### src/rtl/piano_mode_sequencer_pkg.sv
// Shared types and constants for the piano mode sequencer.
// State encodings, song codes and key-width helpers.
package piano_mode_sequencer_pkg;

   typedef enum logic [1:0] {
      ST_MENU   = 2'd0,
      ST_SELECT = 2'd1,
      ST_RUN    = 2'd2,
      ST_REMAP  = 2'd3
   } state_t;

   localparam int KEY_W     = 7;
   localparam int SONG_NONE = 0;

   function automatic int clog2_min1(input int v);
      return (v <= 1) ? 1 : $clog2(v);
   endfunction

endpackage

### src/rtl/piano_mode_sequencer_if.sv
// Board-side and engine-side signal bundle of the mode sequencer.
// master drives board/engine inputs; slave is the sequencer.
interface piano_mode_sequencer_if
   import piano_mode_sequencer_pkg::*;
#(
   parameter int N_MODES    = 4,
   parameter int NOTE_KEYS  = KEY_W,
   parameter int N_SONGS    = 2,
   parameter int DIFF_MAX   = 6,
   parameter int CLOCK_BITS = 32
);
   localparam int SONG_W = $clog2(N_SONGS + 1);
   localparam int DIFF_W = $clog2(DIFF_MAX + 1);
   localparam int IDX_W  = clog2_min1(NOTE_KEYS);

   logic                         submit;
   logic                         cancel;
   logic                         oct_up;
   logic                         oct_down;
   logic [NOTE_KEYS-1:0]         note_key;
   logic [NOTE_KEYS-1:0]         length_key;
   logic                         remap_clear;
   logic [N_MODES-1:0]           mode_buzzer;
   logic [N_MODES*NOTE_KEYS-1:0] mode_led;
   logic                         cue_buzzer;

   logic [N_MODES-1:0]           mode_en;
   logic [SONG_W-1:0]            song;
   logic [DIFF_W-1:0]            difficulty;
   logic [1:0]                   play_mod;
   logic [NOTE_KEYS-1:0]         trans_note;
   logic                         cue_req;
   logic [IDX_W-1:0]             cue_idx;
   logic [1:0]                   state;
   logic [CLOCK_BITS-1:0]        sys_clock;
   logic [NOTE_KEYS-1:0]         led;
   logic                         buzzer;

   modport master (
      output submit, cancel, oct_up, oct_down,
      output note_key, length_key, remap_clear,
      output mode_buzzer, mode_led, cue_buzzer,
      input  mode_en, song, difficulty, play_mod,
      input  trans_note, cue_req, cue_idx, state,
      input  sys_clock, led, buzzer
   );

   modport slave (
      input  submit, cancel, oct_up, oct_down,
      input  note_key, length_key, remap_clear,
      input  mode_buzzer, mode_led, cue_buzzer,
      output mode_en, song, difficulty, play_mod,
      output trans_note, cue_req, cue_idx, state,
      output sys_clock, led, buzzer
   );

endinterface

### src/rtl/piano_mode_sequencer_edge_pulse.sv
// Rising-edge detector: one registered pulse per low-to-high level change.
module edge_pulse (
   input  logic clk,
   input  logic rst_n,
   input  logic i_level,
   output logic o_pulse
);

   logic r_prev;
   logic r_pulse;

   always_ff @(posedge clk or negedge rst_n) begin
      if (!rst_n) begin
         r_prev  <= 1'b0;
         r_pulse <= 1'b0;
      end else begin
         r_prev  <= i_level;
         r_pulse <= i_level & ~r_prev;
      end
   end

   assign o_pulse = r_pulse;

endmodule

========================

WORK INSTRUCTION: Write out every entry above, word for word.

SOLUTION FOR THIS EXERCISE:
### src/rtl/piano_mode_sequencer_pkg.sv
// Shared types and constants for the piano mode sequencer.
// State encodings, song codes and key-width helpers.
package piano_mode_sequencer_pkg;

   typedef enum logic [1:0] {
      ST_MENU   = 2'd0,
      ST_SELECT = 2'd1,
      ST_RUN    = 2'd2,
      ST_REMAP  = 2'd3
   } state_t;

   localparam int KEY_W     = 7;
   localparam int SONG_NONE = 0;

   function automatic int clog2_min1(input int v);
      return (v <= 1) ? 1 : $clog2(v);
   endfunction

endpackage

### src/rtl/piano_mode_sequencer_if.sv
// Board-side and engine-side signal bundle of the mode sequencer.
// master drives board/engine inputs; slave is the sequencer.
interface piano_mode_sequencer_if
   import piano_mode_sequencer_pkg::*;
#(
   parameter int N_MODES    = 4,
   parameter int NOTE_KEYS  = KEY_W,
   parameter int N_SONGS    = 2,
   parameter int DIFF_MAX   = 6,
   parameter int CLOCK_BITS = 32
);
   localparam int SONG_W = $clog2(N_SONGS + 1);
   localparam int DIFF_W = $clog2(DIFF_MAX + 1);
   localparam int IDX_W  = clog2_min1(NOTE_KEYS);

   logic                         submit;
   logic                         cancel;
   logic                         oct_up;
   logic                         oct_down;
   logic [NOTE_KEYS-1:0]         note_key;
   logic [NOTE_KEYS-1:0]         length_key;
   logic                         remap_clear;
   logic [N_MODES-1:0]           mode_buzzer;
   logic [N_MODES*NOTE_KEYS-1:0] mode_led;
   logic                         cue_buzzer;

   logic [N_MODES-1:0]           mode_en;
   logic [SONG_W-1:0]            song;
   logic [DIFF_W-1:0]            difficulty;
   logic [1:0]                   play_mod;
   logic [NOTE_KEYS-1:0]         trans_note;
   logic                         cue_req;
   logic [IDX_W-1:0]             cue_idx;
   logic [1:0]                   state;
   logic [CLOCK_BITS-1:0]        sys_clock;
   logic [NOTE_KEYS-1:0]         led;
   logic                         buzzer;

   modport master (
      output submit, cancel, oct_up, oct_down,
      output note_key, length_key, remap_clear,
      output mode_buzzer, mode_led, cue_buzzer,
      input  mode_en, song, difficulty, play_mod,
      input  trans_note, cue_req, cue_idx, state,
      input  sys_clock, led, buzzer
   );

   modport slave (
      input  submit, cancel, oct_up, oct_down,
      input  note_key, length_key, remap_clear,
      input  mode_buzzer, mode_led, cue_buzzer,
      output mode_en, song, difficulty, play_mod,
      output trans_note, cue_req, cue_idx, state,
      output sys_clock, led, buzzer
   );

endinterface

### src/rtl/piano_mode_sequencer_edge_pulse.sv
// Rising-edge detector: one registered pulse per low-to-high level change.
module edge_pulse (
   input  logic clk,
   input  logic rst_n,
   input  logic i_level,
   output logic o_pulse
);

   logic r_prev;
   logic r_pulse;

   always_ff @(posedge clk or negedge rst_n) begin
      if (!rst_n) begin
         r_prev  <= 1'b0;
         r_pulse <= 1'b0;
      end else begin
         r_prev  <= i_level;
         r_pulse <= i_level & ~r_prev;
      end
   end

   assign o_pulse = r_pulse;

endmodule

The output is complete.